症例年齢・性別主な外傷部位治療科感染対策経過
166歳・男性顔面、前腕脳神経外科・眼科・耳鼻科・口腔外科・整形外科セファゾリン4g、破傷風対策頭部感染なし、前腕は肉芽形成遅延、27病日で転院
246歳・男性頭部顔面、前腕、大腿脳神経外科・耳鼻科・整形外科セファゾリン2g、破傷風対策頭部顔面感染なし、前腕・大腿は外来で上皮化
359歳・男性後頭部、肩、上腕救急外来セファゾリン2g、破傷風対策全創感染なし、上皮化確認済
456歳・女性顔面、頸部、大腿救急外来セファゾリン1g、破傷風対策外来通院で創感染なし

まとめ:クマ 外傷 の 4 例

クマ 外傷 の 4 例を通して、頭部顔面への損傷が最も多く、前肢の打撃や咬創による広範囲軟部組織損傷が見られることが明らかになりました。
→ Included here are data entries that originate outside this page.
This is an optimization exercise on Yosys and OpenROAD, whose aim is small area, a short achievable clock period and few clock cycles, not a production implementation. Function was checked by simulation only, so behaviour that the tests miss may differ from the original.

==> design.v <==
module sv_fp_mul (
    input  wire [31:0] a,
    input  wire [31:0] b,
    output reg  [31:0] y
);
    wire        sy = a[31] ^ b[31];
    wire [7:0]  ea = a[30:23];
    wire [7:0]  eb = b[30:23];
    wire        a_hid = |ea;
    wire        b_hid = |eb;
    wire        a_fz = ~|a[22:0];
    wire        b_fz = ~|b[22:0];
    wire        a_nan  = (&ea) & ~a_fz;
    wire        b_nan  = (&eb) & ~b_fz;
    wire        a_inf  = (&ea) & a_fz;
    wire        b_inf  = (&eb) & b_fz;
    wire        a_zero = ~a_hid & a_fz;
    wire        b_zero = ~b_hid & b_fz;
    wire [23:0] ma = {a_hid, a[22:0]};
    wire [23:0] mb = {b_hid, b[22:0]};
    wire [47:0] prod = ma * mb;
    reg  [4:0]  lza, lzb, tza, tzb;
    integer     i;
    always @(*) begin
        lza = 5'd0; lzb = 5'd0; tza = 5'd23; tzb = 5'd23;
        for (i = 0; i < 23; i = i + 1) begin
            if (a[i]) lza = 5'd23 - i[4:0];
            if (b[i]) lzb = 5'd23 - i[4:0];
        end
        if (a_hid) lza = 5'd0;
        if (b_hid) lzb = 5'd0;
        for (i = 23; i >= 0; i = i - 1) begin
            if (ma[i]) tza = i[4:0];
            if (mb[i]) tzb = i[4:0];
        end
    end
    wire signed [10:0] xa = {3'b000, ea[7:1], ea[0] | ~a_hid};
    wire signed [10:0] xb = {3'b000, eb[7:1], eb[0] | ~b_hid};
    wire signed [10:0] K  = xa + xb - 11'sd127;
    wire signed [10:0] lz = {6'd0, lza} + {6'd0, lzb};
    wire               nrm = K > lz;
    wire signed [10:0] S1 = nrm ? (lz + 11'sd1) : K;
    wire signed [10:0] rs = 11'sd24 - S1;          
    wire [5:0]         rs6 = (rs > 11'sd49) ? 6'd63 : rs[5:0];
    wire [48:0]        pw  = {prod, 1'b0};
    wire [25:0]        win = pw >> rs6;            
    wire signed [10:0] tz = {6'd0, tza} + {6'd0, tzb};
    wire               st22 = (tz + S1) < 11'sd23;
    wire               st23 = (tz + S1) < 11'sd24;
    wire signed [10:0] E1 = K - S1 + 11'sd1;       
    wire        top = win[25];
    wire [22:0] man = top ? win[24:2] : win[23:1];
    wire        g   = top ? win[1] : win[0];
    wire        st  = top ? (win[0] | st23) : st22;
    wire [7:0]  e_field = top ? (E1[7:0] + 8'd1) : (win[24] ? E1[7:0] : 8'd0);
    wire        ovf = top ? (E1 >= 11'sd254) : (E1 >= 11'sd255);
    wire        rnd = g & (st | man[0]);
    wire [30:0] mag = {e_field, man} + {30'd0, rnd};
    always @(*) begin
        if (a_nan || b_nan || (a_inf && b_zero) || (b_inf && a_zero))
            y = 32'h7FC00000;
        else if (a_inf || b_inf)
            y = {sy, 8'hFF, 23'd0};
        else if (a_zero || b_zero)
            y = {sy, 31'd0};
        else if (ovf)
            y = {sy, 8'hFF, 23'd0};
        else
            y = {sy, mag};
    end
endmodule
治療にあたっては創部の洗浄、抗菌薬・破傷風対策、多科連携による手術が重要です。また、四肢の創は治癒に時間がかかるため、経過観察と外来でのケアも欠かせません。これらの症例は、今後の熊被害対応における臨床指針として非常に参考となります。

クマ 外傷 の 4 例の理解を深めることで、救急医療現場での迅速かつ的確な判断と治療が可能となります。